A team of AI researchers at Facebook have published a paper earlier this week describing a technique to extract playable characters from real-world videos.
Facebook’s AI Research team has created an AI called Vid2Play that can extract playable characters from videos of real people, creating a much higher-tech version of ’80s full-motion video (FMV) games like Night Trap. The neural networks can analyze random videos of people doing specific actions, then recreate that character and action in any environment and allow you to control them with a joystick.
Two different neural networks were trained on the footage, just five to eight minutes in length, of someone performing a specific action, like playing tennis. The first network, Pose2Pose, analyze the footage and extracts the person who’s going through the motions. The second network, Pose2Frame, then transfers all the elements of that person, including shadows and reflections they’re creating, and then overlays it onto a new background setting, which could be a rendered video game locale.

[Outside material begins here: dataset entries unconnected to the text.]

## src/rtl/alu_div_seq.sv

```systemverilog
// Sequential restoring divider for RV32M DIV/DIVU/REM/REMU.
// Borrows the shared 32-bit adder for every negate and subtract step; fixed 35-cycle latency.
module alu_div_seq #(
  parameter int XLEN = 32
) (
  input  logic            iClk,
  input  logic            iRst,
  input  logic            iValid,
  output logic            oReady,
  input  logic [1:0]      iOp,
  input  logic [XLEN-1:0] iA,
  input  logic [XLEN-1:0] iB,
  input  logic            iFlush,
  output logic            oValid,
  input  logic            iReady,
  output logic [XLEN-1:0] oResult,
  output logic [XLEN-1:0] oAddX,
  output logic [XLEN-1:0] oAddY,
  output logic            oAddCarry,
  input  logic [XLEN-1:0] iAddS,
  input  logic            iAddCarry
);

  typedef enum logic [2:0] {
    IDLE = 3'd0,
    NEGA = 3'd1,
    NEGB = 3'd2,
    DIV  = 3'd3,
    FIX  = 3'd4,
    DONE = 3'd5
  } state_t;

  state_t            state_q, state_d;
  logic [XLEN-1:0]   a_q, a_d;
  logic [XLEN-1:0]   b_q, b_d;
  logic [XLEN-1:0]   q_q, q_d;
  logic [XLEN-1:0]   r_q, r_d;
  logic [XLEN-1:0]   res_q, res_d;
  logic [4:0]        cnt_q, cnt_d;
  logic [1:0]        op_q, op_d;
  logic              negq_q, negq_d;
  logic              negr_q, negr_d;

  logic              is_signed;
  logic [XLEN-1:0]   shifted;
  logic [XLEN-1:0]   sel;
  logic              neg;

  assign is_signed = ~op_q[0];
  assign shifted   = {r_q[XLEN-2:0], q_q[XLEN-1]};
  assign sel       = op_q[1] ? r_q : q_q;

  always_comb begin
    unique case (op_q)
      2'b00:   neg = negq_q;
      2'b10:   neg = negr_q;
      default: neg = 1'b0;
    endcase
  end

  always_comb begin
    state_d   = state_q;
    a_d       = a_q;
    b_d       = b_q;
    q_d       = q_q;
    r_d       = r_q;
    res_d     = res_q;
    cnt_d     = cnt_q;
    op_d      = op_q;
    negq_d    = negq_q;
    negr_d    = negr_q;
    oAddX     = '0;
    oAddY     = '0;
    oAddCarry = 1'b0;

    unique case (state_q)
      IDLE: begin
        if (iValid) begin
          a_d     = iA;
          b_d     = iB;
          op_d    = iOp;
          state_d = NEGA;
        end
      end
      NEGA: begin
        oAddX     = ~a_q;
        oAddCarry = 1'b1;
        if (is_signed && a_q[XLEN-1]) a_d = iAddS;
        negq_d  = is_signed & (a_q[XLEN-1] ^ b_q[XLEN-1]) & (b_q != '0);
        negr_d  = is_signed & a_q[XLEN-1];
        state_d = NEGB;
      end
      NEGB: begin
        oAddX     = ~b_q;
        oAddCarry = 1'b1;
        if (is_signed && b_q[XLEN-1]) b_d = iAddS;
        q_d     = a_q;
        r_d     = '0;
        cnt_d   = 5'd31;
        state_d = DIV;
      end
      DIV: begin
        oAddX     = shifted;
        oAddY     = ~b_q;
        oAddCarry = 1'b1;
        // R[31] set means the 33-bit partial remainder already exceeds any divisor.
        if (iAddCarry || r_q[XLEN-1]) begin
          r_d = iAddS;
          q_d = {q_q[XLEN-2:0], 1'b1};
        end else begin
          r_d = shifted;
          q_d = {q_q[XLEN-2:0], 1'b0};
        end
        cnt_d = cnt_q - 5'd1;
        if (cnt_q == 5'd0) state_d = FIX;
      end
      FIX: begin
        oAddX     = ~sel;
        oAddCarry = 1'b1;
        res_d     = neg ? iAddS : sel;
        state_d   = DONE;
      end
      DONE: begin
        if (iReady) state_d = IDLE;
      end
      default: state_d = IDLE;
    endcase

    if (iFlush) state_d = IDLE;
  end

  always_ff @(posedge iClk or posedge iRst) begin
    if (iRst) begin
      state_q <= IDLE;
      a_q     <= '0;
      b_q     <= '0;
      q_q     <= '0;
      r_q     <= '0;
      res_q   <= '0;
      cnt_q   <= '0;
      op_q    <= '0;
      negq_q  <= 1'b0;
      negr_q  <= 1'b0;
    end else begin
      state_q <= state_d;
      a_q     <= a_d;
      b_q     <= b_d;
      q_q     <= q_d;
      r_q     <= r_d;
      res_q   <= res_d;
      cnt_q   <= cnt_d;
      op_q    <= op_d;
      negq_q  <= negq_d;
      negr_q  <= negr_d;
    end
  end

  assign oReady  = (state_q == IDLE);
  assign oValid  = (state_q == DONE);
  assign oResult = res_q;

endmodule
```

## config.mk

```make
export PLATFORM = sky130hd
export DESIGN_NAME = alu_div_seq
export DESIGN_NICKNAME = d
export VERILOG_FILES = /design/src/rtl/alu_div_seq.sv
export SDC_FILE = /design/constraint.sdc
export NUM_CORES = 1
export LEC_CHECK = 0
export CAP_MARGIN = 40
export CELL_PAD_IN_SITES_DETAIL_PLACEMENT = 2
export CELL_PAD_IN_SITES_GLOBAL_PLACEMENT = 2
export CORE_UTILIZATION = 29
export CTS_BUF_LIST = sky130_fd_sc_hd__clkbuf_8
export DETAILED_ROUTE_END_ITERATION = 10
export GPL_TIMING_DRIVEN = 0
export PLACE_DENSITY_LB_ADDON = 0.1
export SYNTH_ARGS = -nofsm -noshare
export SYNTH_HDL_FRONTEND = slang
export SYNTH_SLANG_ARGS = --single-unit
```

## constraint.sdc

```tcl
create_clock -name iClk -period 5.8 [get_ports iClk]
set_clock_uncertainty 0.2 [all_clocks]
set_input_delay 0.58 -clock iClk [delete_from_list [all_inputs] [get_ports iClk]]
set_output_delay 0.58 -clock iClk [all_outputs]
set_load 0.03 [all_outputs]
```

# Yosys cells after proc, flatten, opt, wreduce, memory -nomap -nowiden
# Cells that the tools add are included.
# totals
inputBits,104
mem_count,0
mem_bits_rw,0
latchBits,0
register_bits,172
rom_bits,0
# op_classes
magnitude_cmp,0
n_bitwise,8
n_reduce_logical,15
n_addsub,1
n_div,0
muxes,22
multipliers,0
eq_ne,12
shift,0
# ops
op,n
32-bit 2-to-1 mux,8
32-bit one-hot mux with 2 select lines,4
32-bit one-hot mux with 4 select lines,1
32-bit inverter,3
32-bit nonzero test,1
3-bit one-hot mux with 6 select lines,1
3-bit 2-to-1 mux,4
5-bit one-hot mux with 2 select lines,1
3-bit AND reduction,3
"3-bit by 2-bit equality test with 1-bit output, second input constant",2
"3-bit equality test, second input constant",2
"2-bit inequality test, second input constant",3
"3-bit by 2-bit inequality test with 1-bit output, second input constant",2
2-bit nonzero test,3
5-bit zero test,1
"5-bit by 1-bit subtractor with 5-bit output, second input constant",1
4-bit OR reduction,1
1-bit bitwise AND,3
"3-bit by 1-bit equality test with 1-bit output, second input constant",1
3-bit zero test,1
"3-bit inequality test, second input constant",1
"2-bit equality test, second input constant",1
1-bit logical AND,2
2-bit zero test,1
other kinds (6),7

# Depth between registers and ports, before layout
# Gate-level depths: netlist of the first run.
# logic_depth
depth_word,4
ltp_mapped,7
depth_no_buf,5

# Worst setup path after synthesis of the first run
# Ideal clock, no wire load.
# synth_path
path_kind,register -> output
start,register state_q[2]
end,output port oAddX[11]
path_buffers,3
required_ns,5.020
t_arrival_ns,1.836
path_slack_ns,3.184
path_stages_with_launch,6
cell_sequence,dfrtp_1 > buf_2 > or3b_1 > buf_2 > buf_2 > o221ai_1
# synth_via
elab_chain_cells,2
# synth_lines
item,line_no,text
start: declaration,33,"state_t state_q, state_d;"
start signal: assignment,145,state_q <= state_d;
"3-bit equality test, or another cell as far along",76,unique case (state_q)
32-bit one-hot mux with 4 select lines *,76,
end: declaration,17,"output logic [XLEN-1:0] oAddX,"
# Mark *: on every way between the ends. The rest lies on a longest branch, timed or not.

# Worst setup path after layout of the first run
# layout_path
start,register state_q[1]
end,output port oAddX[7]
# The elaborated chain is that of the path after synthesis.

==> results.json, run 1 <==
{
  "worstPathRequired_ns": 5.02,
  "power.leakage_nw": 5.19,
  "cts_tree": "done",
  "pwr-share-seq_pct": 34.7,
  "die_w_um": 181,
  "synth-edff-count": 0,
  "ys_types": 40,
  "final_layout_size_suffix_gt1_share_pct": 7.74,
  "h-tree-depth": 4,
  "mappedNetlistArea_um2": 9260,
  "n_antenna_cell": 0,
  "fmax_mhz": 233,
  "overflow": 0,
  "rsz0062_at_grt": "no",
  "fp-row-count": 65,
  "min_period_ns": 4.29,
  "worstSetupEndpointType": "output port",
  "detail_route.iter0.violations": 465,
  "ys_async_sr_fraction_pct": 100,
  "synthesis.nets": 1092,
  "yosys.area.top_type_share_pct": 46.5,
  "port-buffer-count": 202,
  "finalSetupViolations": 0,
  "clkLatencyLatePin_ns": 0.48,
  "cts.reportedPaths.clkPinSlew_ns": 0.11,
  "root_buffer": "clkbuf_8",
  "ctsHoldBuffers": 0,
  "p_clk_share_pct": 12.4,
  "finalCritPeriodShare_pct": 74.0,
  "critical_path_arrival_ns": 3.51,
  "synth_top_area_cell": "dfrtp_1",
  "gp_congestion": 0.834,
  "grt_antenna_before_repair": 0,
  "power_switching_mw": 3.35,
  "wl_per_cell_um": 26.4,
  "postLayoutCoreUtil_pct": 38.9,
  "dpl.hpwl_mm": 31.5,
  "synth_seq_cells": 172,
  "cts_buffer_depth": 2,
  "synthTopCellsByArea": "dfrtp_1 46%, mux2i_1 17%, o21ai_0 6.4%",
  "ys_warn_count": 0,
  "ys.flop_type": "dfrtp_1",
  "viasPerCell": 5.43,
  "powerDensity_nw_per_um2": 552,
  "grtUsageTotal_pct": 26.9,
  "design.die.area_um2": 32700,
  "syn_inst": 987,
  "worstSetupPathType": "reg2out",
  "numCtsBuffers": 17,
  "p_int_mw": 3.41,
  "firstDrtPassIters": 5,
  "switching_share_pct": 49.6,
  "max_slew.worst_pin.slew_ns": 0.931,
  "core_area_um2": 31500,
  "yosysSeqAreaShare_pct": 46.5,
  "min_path_type": "in2async",
  "path_max_fanout": 10,
  "drt_wl_total_mm": 43.0,
  "die_h_um": 181,
  "reg2reg_slack_ns": 3.04,
  "postCtsResizedCells": 0,
  "drcViolationCount": 0,
  "combPwrFrac_pct": 52.8,
  "drv_slew": 0,
  "ant_nets": 0,
  "vias": 8849,
  "start_util_pct": 29.4,
  "final.setup.tns_ns": 0,
  "drv_cap": 0,
  "grt_max_degree": 84,
  "status": "completed",
  "crit_path_start_kind": "flop",
  "final_nets": 1320,
  "avgSynthCellArea_um2": 9.38,
  "finalHoldViolations": 0,
  "peakVddDrop_uv": 203,
  "grt_pass1_vias": 9796,
  "ioPinCount": 203,
  "grt_pass1_wl_mm": 64.8,
  "post_cts_buffers": 0,
  "relSlewSlack_pct": 37.9,
  "cts.sinks": 172,
  "syn_to_final_growth_pct": 32.3
}
sequential cells by signal (all words and copies together), names as in the netlist:
signal	cells
cnt_q	5
negq_q	1
negr_q	1
b_q	32
oResult	32
a_q	32
op_q	2
state_q	3
r_q	32
q_q	32
metal layers:
layer  track usage [%]  share of wire, %
met1              36.2                46
met4              7.56               1.9
met5                 0                 0
met3              3.53               3.5
met2              45.1                48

The results aren’t quite as smooth or fluid as the detailed 3D video game characters modern consoles can generate, but they are completely controllable. As this research evolves the results will undoubtedly improve, but a hybrid approach might be even better. The AI could extract characteristics of someone in a video, including the nuances of how they move, and automatically apply them to a custom 3D character, saving players from painstakingly have to make hundreds of tweaks themselves. It won’t be useful for just video games, though, as the world moves towards more virtual reality experiences (remember, Facebook owns Oculus) it would make creating believable avatars of ourselves much easier. Your friend could shoot a smartphone video of you dancing for a few seconds, and a few minutes later you’d appear just as awkward in a virtual world.